A edição #11 de Fatale [+], a série de terror noir de Ed Brubaker [+] e Sean Phillips [+], foi resenhada por Oliver Sava, do AV Club. O diagnóstico é FEMME FATALE com probabilidade de LOVECRAFT.

Originalmente pensada como uma minissérie, Fatale foi recentemente promovida para série contínua, uma das muitas vantagens que publicar uma série autoral na Image Comics garante. O plano original de Brubaker para uma novela em três partes foi deixado de lado enquanto ele ficava mais interessado por tramas tangenciais, daí as quatro histórias auto-contidas que vão da edição #11 à #14 e que exploram diferentes aspectos da tapeçaria de Fatale. As próximas duas edições não vão ser protagonizadas por Josephine [protagonista da edição #11] de nenhuma forma, com a #12 sendo ambientada na Idade Média e a #13 se transportando para o final do século XIX para um conto de spaghetti western. Brubaker e Phillips tocaram em um ponto alto quando eles ficaram mais experimentais durante a minissérie Last of the Innocent, e Fatale reuniu um momentum parecido quando as histórias se tornaram mais variadas. Ao pular para diferentes períodos temporais, Brubaker tocou em diferentes pontas do gênero de terror: a primeira história, ambientada nos anos 50, tinha uma influência mais noir, enquanto que a segunda, ambientada nos anos 70, tinha uma abordagem grindhouse.

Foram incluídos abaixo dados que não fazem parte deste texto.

<file path="src/rtl/vedacao_multicanal.sv">
// Multi-head sealing controller: per-head Moore FSMs sharing one cork stock.
// Optional LIBERA watchdog enabled by defining VEDACAO_WATCHDOG_EN.
module vedacao_multicanal #(
    parameter int CHANNELS    = 4,
    parameter int STOCK_W     = 8,
    parameter int ESTOQUE_INI = 0,
    parameter int SEAL_CYCLES = 3,
    parameter int LOW_STOCK   = 10,
    parameter int LIBERA_MAX  = 16
) (
    input  logic                clk,
    input  logic                reset,
    input  logic [CHANNELS-1:0] garrafa,
    input  logic [CHANNELS-1:0] pos,
    input  logic [CHANNELS-1:0] ack_alarme,
    input  logic                recarga,
    input  logic [STOCK_W-1:0]  recarga_qtd,
    output logic [CHANNELS-1:0] ve,
    output logic [CHANNELS-1:0] done,
    output logic [CHANNELS-1:0] alarme,
    output logic [STOCK_W-1:0]  estoque,
    output logic                estoque_baixo
);

    localparam int CNT_W = (SEAL_CYCLES > 1) ? $clog2(SEAL_CYCLES) : 1;
    localparam logic [CNT_W-1:0] CNT_LOAD = CNT_W'(SEAL_CYCLES - 1);

    if (CHANNELS < 1 || SEAL_CYCLES < 1 || LIBERA_MAX < 1) begin : g_param_invalid
        $error("vedacao_multicanal: CHANNELS, SEAL_CYCLES and LIBERA_MAX must be >= 1");
    end

    typedef enum logic [2:0] {
        IDLE   = 3'd0,
        SEAL   = 3'd1,
        DONE   = 3'd2,
        LIBERA = 3'd3,
        ALARM  = 3'd4
    } estado_t;

    estado_t            estado    [CHANNELS];
    estado_t            estado_nx [CHANNELS];
    logic [CNT_W-1:0]   cnt       [CHANNELS];
    logic [CNT_W-1:0]   cnt_nx    [CHANNELS];

    logic [CHANNELS-1:0] pedido;
    logic [CHANNELS-1:0] concede;
    logic [STOCK_W-1:0]  n_conc;
    logic [STOCK_W-1:0]  estoque_dif;
    logic [STOCK_W:0]    soma;
    logic [STOCK_W-1:0]  estoque_nx;
    logic                estoque_baixo_nx;

`ifdef VEDACAO_WATCHDOG_EN
    localparam int WD_W = $clog2(LIBERA_MAX + 1);
    localparam logic [WD_W-1:0] WD_LIMITE = WD_W'(LIBERA_MAX - 1);

    logic [WD_W-1:0] wd    [CHANNELS];
    logic [WD_W-1:0] wd_nx [CHANNELS];
`endif

    always_comb begin
        pedido = '0;
        for (int i = 0; i < CHANNELS; i++) begin
            pedido[i] = (estado[i] == IDLE) && garrafa[i] && pos[i];
        end
    end

    // Fixed priority, lowest index first, never granting more corks than are in stock
    always_comb begin
        concede = '0;
        n_conc  = '0;
        for (int i = 0; i < CHANNELS; i++) begin
            if (pedido[i] && (n_conc < estoque)) begin
                concede[i] = 1'b1;
                n_conc     = n_conc + STOCK_W'(1);
            end
        end
    end

    always_comb begin
        for (int i = 0; i < CHANNELS; i++) begin
            estado_nx[i] = estado[i];
            cnt_nx[i]    = cnt[i];
            case (estado[i])
                IDLE: begin
                    if (concede[i]) begin
                        estado_nx[i] = SEAL;
                        cnt_nx[i]    = CNT_LOAD;
                    end else if (pedido[i] && (estoque == '0)) begin
                        estado_nx[i] = ALARM;
                    end
                end
                SEAL: begin
                    if (!garrafa[i] || !pos[i]) begin
                        estado_nx[i] = ALARM;
                    end else if (cnt[i] == '0) begin
                        estado_nx[i] = DONE;
                    end else begin
                        cnt_nx[i] = cnt[i] - CNT_W'(1);
                    end
                end
                DONE: estado_nx[i] = LIBERA;
                LIBERA: begin
                    if (!garrafa[i]) begin
                        estado_nx[i] = IDLE;
                    end
`ifdef VEDACAO_WATCHDOG_EN
                    else if (wd[i] == WD_LIMITE) begin
                        estado_nx[i] = ALARM;
                    end
`endif
                end
                ALARM: begin
                    if (ack_alarme[i] && !garrafa[i]) begin
                        estado_nx[i] = IDLE;
                    end
                end
                default: estado_nx[i] = IDLE;
            endcase
        end
    end

`ifdef VEDACAO_WATCHDOG_EN
    // Counter sits at zero outside LIBERA, so it is already clear on entry
    always_comb begin
        for (int i = 0; i < CHANNELS; i++) begin
            wd_nx[i] = '0;
            if (estado[i] == LIBERA) begin
                wd_nx[i] = wd[i] + WD_W'(1);
            end
        end
    end

    always_ff @(posedge clk) begin
        for (int i = 0; i < CHANNELS; i++) begin
            wd[i] <= wd_nx[i];
        end
    end
`endif

    always_comb begin
        estoque_dif      = estoque - n_conc;
        soma             = {1'b0, estoque_dif} + ({1'b0, recarga_qtd} & {(STOCK_W+1){recarga}});
        estoque_nx       = soma[STOCK_W] ? '1 : soma[STOCK_W-1:0];
        estoque_baixo_nx = (32'(estoque_nx) < LOW_STOCK);
    end

    always_ff @(posedge clk) begin
        if (!reset) begin
            for (int i = 0; i < CHANNELS; i++) begin
                estado[i] <= IDLE;
            end
            estoque       <= STOCK_W'(ESTOQUE_INI);
            estoque_baixo <= (ESTOQUE_INI < LOW_STOCK);
        end else begin
            for (int i = 0; i < CHANNELS; i++) begin
                estado[i] <= estado_nx[i];
            end
            estoque       <= estoque_nx;
            estoque_baixo <= estoque_baixo_nx;
        end
    end

    // Seal counters are only meaningful in SEAL and are always loaded on entry
    always_ff @(posedge clk) begin
        for (int i = 0; i < CHANNELS; i++) begin
            cnt[i] <= cnt_nx[i];
        end
    end

    always_comb begin
        ve     = '0;
        done   = '0;
        alarme = '0;
        for (int i = 0; i < CHANNELS; i++) begin
            ve[i]     = (estado[i] == SEAL);
            done[i]   = (estado[i] == DONE);
            alarme[i] = (estado[i] == ALARM);
        end
    end

endmodule

</file>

Brubaker está fazendo um trabalho excelente nos roteiros de Fatale, mas como as colaborações anteriores com Sean Phillips, esta série não seria a mesma coisa com um artista diferente. A quantidade de detalhes que Phillips coloca em cada ambiente é espantosa, das pilhas de livros e papéis que bagunçam a casa de Ravenscroft aos diferentes tipos de álcool estocados em um bar. O seu controle das expressões faciais e da linguagem corporal revelam facetas dos personagens que o roteiro apenas menciona. Quando o policial Nelson lembra o que ele fez para ajudar Josephine, ele agarra o seu torso e aperta o seu rosto como se ele tivesse levado um soco no peito de suas memórias. O sorriso contente de Nelson quando ele está sob o encanto de Josephine é drasticamente diferente da expressão devastada de seu rosto quando ela o deixa, apresentando uma imagem de um homem destruído que não tem problemas em ficar parado na frente de um trem em movimento.